The high-resolution mapping of DHSs in the model plant Arabidopsis thaliana has been reported. Total 38,290 and 41,193 DHSs in leaf and flower tissues have been identified, respectively.

==Regulatory DNA tools==
The study of DHS profiles combined with other techniques allows analysis of regulatory DNA in humans:

- Transcription factor: Using the ChIP-Seq technique, the binding sites to DNA in certain transcription factor groups are determined, and the DHS profiles are compared. The results confirm a high correlation, which show that the coordinated union of certain factors is implicated in the remodeling and accessibility of chromatin.
- DNA methylation patterns: CpG methylation has been closely linked with transcriptional silencing. This methylation causes a rearrangement of the chromatin, condensing and inactivating it transcriptionally. Methylated CpG falling within DHSs impedes the association of transcription factor to DNA, inhibiting the accessibility of chromatin. Data argue that methylation patterning paralleling cell-selective chromatin accessibility results from passive deposition after the vacation of transcription factors from regulatory DNA.
- Promoter chromatin signature: The H3K4me3 modification is related with transcriptional activity. This modification takes place in adjacent nucleosome to the transcription start site (TSS), relaxing the chromatin structure. This histone modification is used as a marker of promoters, using it to map these elements in the human genome.
- Promoter/enhancer connections: distal cis-regulatory elements, such as enhancers are in charge of modulating the activity of the promoters. In this way, the distal cis-regulatory elements are actively synchronized with their promoter in the cellular lines which is active the expression of the gene controlled. Using the DHS profiles, were looked for correlations between DHS to identify promoter/enhancer connections. Thus, it was able to create a map of candidate enhancers controlling specific genes.

The data obtained were validated with the chromosome conformation capture carbon copy (5C) technique. This technique is based in the physical association that exists between the promoter and the enhancers, determining the regions of chromatin that enter in contact in the promoter/enhancer connections.

It was confirmed that the majority of promoters were related with more than one enhancer, which indicates the existence of a complicated network of regulation for the immense majority of genes. Surprisingly, they also found that approximately half of the enhancers were found to be associated with more than one promoter. This discovery shows that the human cis-regulatory system is much more complicated than initially thought.
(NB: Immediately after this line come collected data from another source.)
<file path="src/rtl/stopwatch_ctrl.sv">
// -----------------------------------------------------------------------------
// stopwatch_ctrl
// Control FSM for the MM:SS lab stopwatch. It takes the 2 Hz enable from the
// clock divider and the debounced buttons, and steps the minute/second
// registers through the PAUSE, RUN and ADJUST modes.
//
// Ports:
//   clk        in   system clock, all logic on posedge
//   rst_n      in   asynchronous active-low reset
//   tick_2hz   in   one-cycle 2 Hz enable pulse
//   btn_pause  in   one-cycle pulse, toggles RUN/PAUSE
//   btn_reset  in   one-cycle pulse, clears the time
//   adj        in   level, 1 = adjust mode
//   sel        in   level, adjusted field: 0 = minutes, 1 = seconds
//   min_out    out  minutes, 0..MAX_VAL (registered)
//   sec_out    out  seconds, 0..MAX_VAL (registered)
//   running    out  1 while in RUN (registered)
//   blink      out  blink enable for the selected field in ADJUST (registered)
// -----------------------------------------------------------------------------
module stopwatch_ctrl #(
    parameter int unsigned MAX_VAL = 59
) (
    input  logic       clk,
    input  logic       rst_n,
    input  logic       tick_2hz,
    input  logic       btn_pause,
    input  logic       btn_reset,
    input  logic       adj,
    input  logic       sel,
    output logic [5:0] min_out,
    output logic [5:0] sec_out,
    output logic       running,
    output logic       blink
);

    localparam logic [5:0] MAX_V = 6'(MAX_VAL);

    typedef enum logic [1:0] {
        ST_PAUSE  = 2'd0,
        ST_RUN    = 2'd1,
        ST_ADJUST = 2'd2
    } state_t;

    state_t     state_q, state_d;
    logic [5:0] min_q, min_d;
    logic [5:0] sec_q, sec_d;
    logic       half_q, half_d;
    logic       blink_q, blink_d;
    logic       running_q, running_d;
    logic       one_hz_s;

    // Increment with wrap to zero; anything at or above the terminal value
    // (including forced out-of-range values) goes back to 0.
    function automatic logic [5:0] wrap_inc(input logic [5:0] v);
        logic [5:0] r;
        if (v >= MAX_V) begin
            r = 6'd0;
        end else begin
            r = v + 6'd1;
        end
        return r;
    endfunction

    // Next-state and next-output computation.
    always_comb begin
        state_d  = state_q;
        min_d    = min_q;
        sec_d    = sec_q;
        half_d   = half_q;
        blink_d  = blink_q;
        // The 1 Hz event is every second 2 Hz tick.
        one_hz_s = tick_2hz & half_q;

        if (btn_reset) begin
            // Clear wins over everything; a coincident tick is dropped.
            min_d  = 6'd0;
            sec_d  = 6'd0;
            half_d = 1'b0;
            if (adj) begin
                state_d = ST_ADJUST;
            end else begin
                state_d = ST_PAUSE;
                blink_d = 1'b0;
            end
        end else if (adj) begin
            case (state_q)
                ST_ADJUST: begin
                    if (tick_2hz) begin
                        // Selected field only, no carry between fields.
                        if (sel) begin
                            sec_d = wrap_inc(sec_q);
                        end else begin
                            min_d = wrap_inc(min_q);
                        end
                        blink_d = ~blink_q;
                    end else begin
                        blink_d = blink_q;
                    end
                end
                default: begin
                    // Entry from PAUSE or RUN restarts the tick phase.
                    state_d = ST_ADJUST;
                    half_d  = 1'b0;
                    blink_d = 1'b0;
                end
            endcase
        end else begin
            case (state_q)
                ST_PAUSE: begin
                    // Phase keeps running so a pause does not shift it.
                    if (tick_2hz) begin
                        half_d = ~half_q;
                    end else begin
                        half_d = half_q;
                    end
                    if (btn_pause) begin
                        state_d = ST_RUN;
                    end else begin
                        state_d = ST_PAUSE;
                    end
                end
                ST_RUN: begin
                    if (tick_2hz) begin
                        half_d = ~half_q;
                    end else begin
                        half_d = half_q;
                    end
                    // Count is evaluated on the current state, so a
                    // coincident pause still lets this second land.
                    if (one_hz_s) begin
                        if (sec_q >= MAX_V) begin
                            sec_d = 6'd0;
                            min_d = wrap_inc(min_q);
                        end else begin
                            sec_d = sec_q + 6'd1;
                        end
                    end else begin
                        sec_d = sec_q;
                    end
                    if (btn_pause) begin
                        state_d = ST_PAUSE;
                    end else begin
                        state_d = ST_RUN;
                    end
                end
                ST_ADJUST: begin
                    // Leaving adjust always parks in PAUSE.
                    state_d = ST_PAUSE;
                    blink_d = 1'b0;
                end
                default: begin
                    // Illegal encoding: recover to a safe paused state.
                    state_d = ST_PAUSE;
                    half_d  = 1'b0;
                    blink_d = 1'b0;
                end
            endcase
        end

        running_d = (state_d == ST_RUN);
    end

    // State and output registers with asynchronous clear.
    always_ff @(posedge clk or negedge rst_n) begin
        if (!rst_n) begin
            state_q   <= ST_PAUSE;
            min_q     <= 6'd0;
            sec_q     <= 6'd0;
            half_q    <= 1'b0;
            blink_q   <= 1'b0;
            running_q <= 1'b0;
        end else begin
            state_q   <= state_d;
            min_q     <= min_d;
            sec_q     <= sec_d;
            half_q    <= half_d;
            blink_q   <= blink_d;
            running_q <= running_d;
        end
    end

    assign min_out = min_q;
    assign sec_out = sec_q;
    assign running = running_q;
    assign blink   = blink_q;

endmodule

</file>
`config.mk`:
```
export PLATFORM = sky130hd
export DESIGN_NAME = mantis_rk_gen_flat
export DESIGN_NICKNAME = d
export VERILOG_FILES = /design/src/rtl/mantis_rk_gen_if.sv /design/src/rtl/mantis_rk_gen.sv /design/src/flat_wrapper.sv
export SDC_FILE = /design/constraint.sdc
export NUM_CORES = 1
export LEC_CHECK = 0
export ABC_AREA = 1
export BUFFER_PORTS_ARGS = -buffer_cell sky130_fd_sc_hd__buf_2
export CAP_MARGIN = 5
export CORE_ASPECT_RATIO = 0.9
export CORE_MARGIN = 3
export CORE_UTILIZATION = 27
export CTS_CLUSTER_SIZE = 28
export DETAILED_ROUTE_END_ITERATION = 16
export SETUP_SLACK_MARGIN = 0.5
export SYNTH_ARGS = -nofsm -noshare
export SYNTH_HDL_FRONTEND = slang
export SYNTH_SLANG_ARGS = --single-unit
```
`constraint.sdc`:
```
create_clock -name clk -period 1.9 [get_ports clk]
set_clock_uncertainty 0.2 [all_clocks]
set_input_delay 0.19 -clock clk [delete_from_list [all_inputs] [get_ports clk]]
set_output_delay 0.19 -clock clk [all_outputs]
set_load 0.005 [all_outputs]
```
The number of distal cis-regulatory elements connected to a promoter is related to the quantitative average of the regulation complexity of a gene. In this way, it was determined that human genes with more interactions with distal DHSs, and with at least one more complex regulation, corresponded with those genes with functions in the immune system. This indicates that the complex of cellular and environmental signals processed by the immune system is directly encoded in the cis-regulatory architecture of its constituent genes.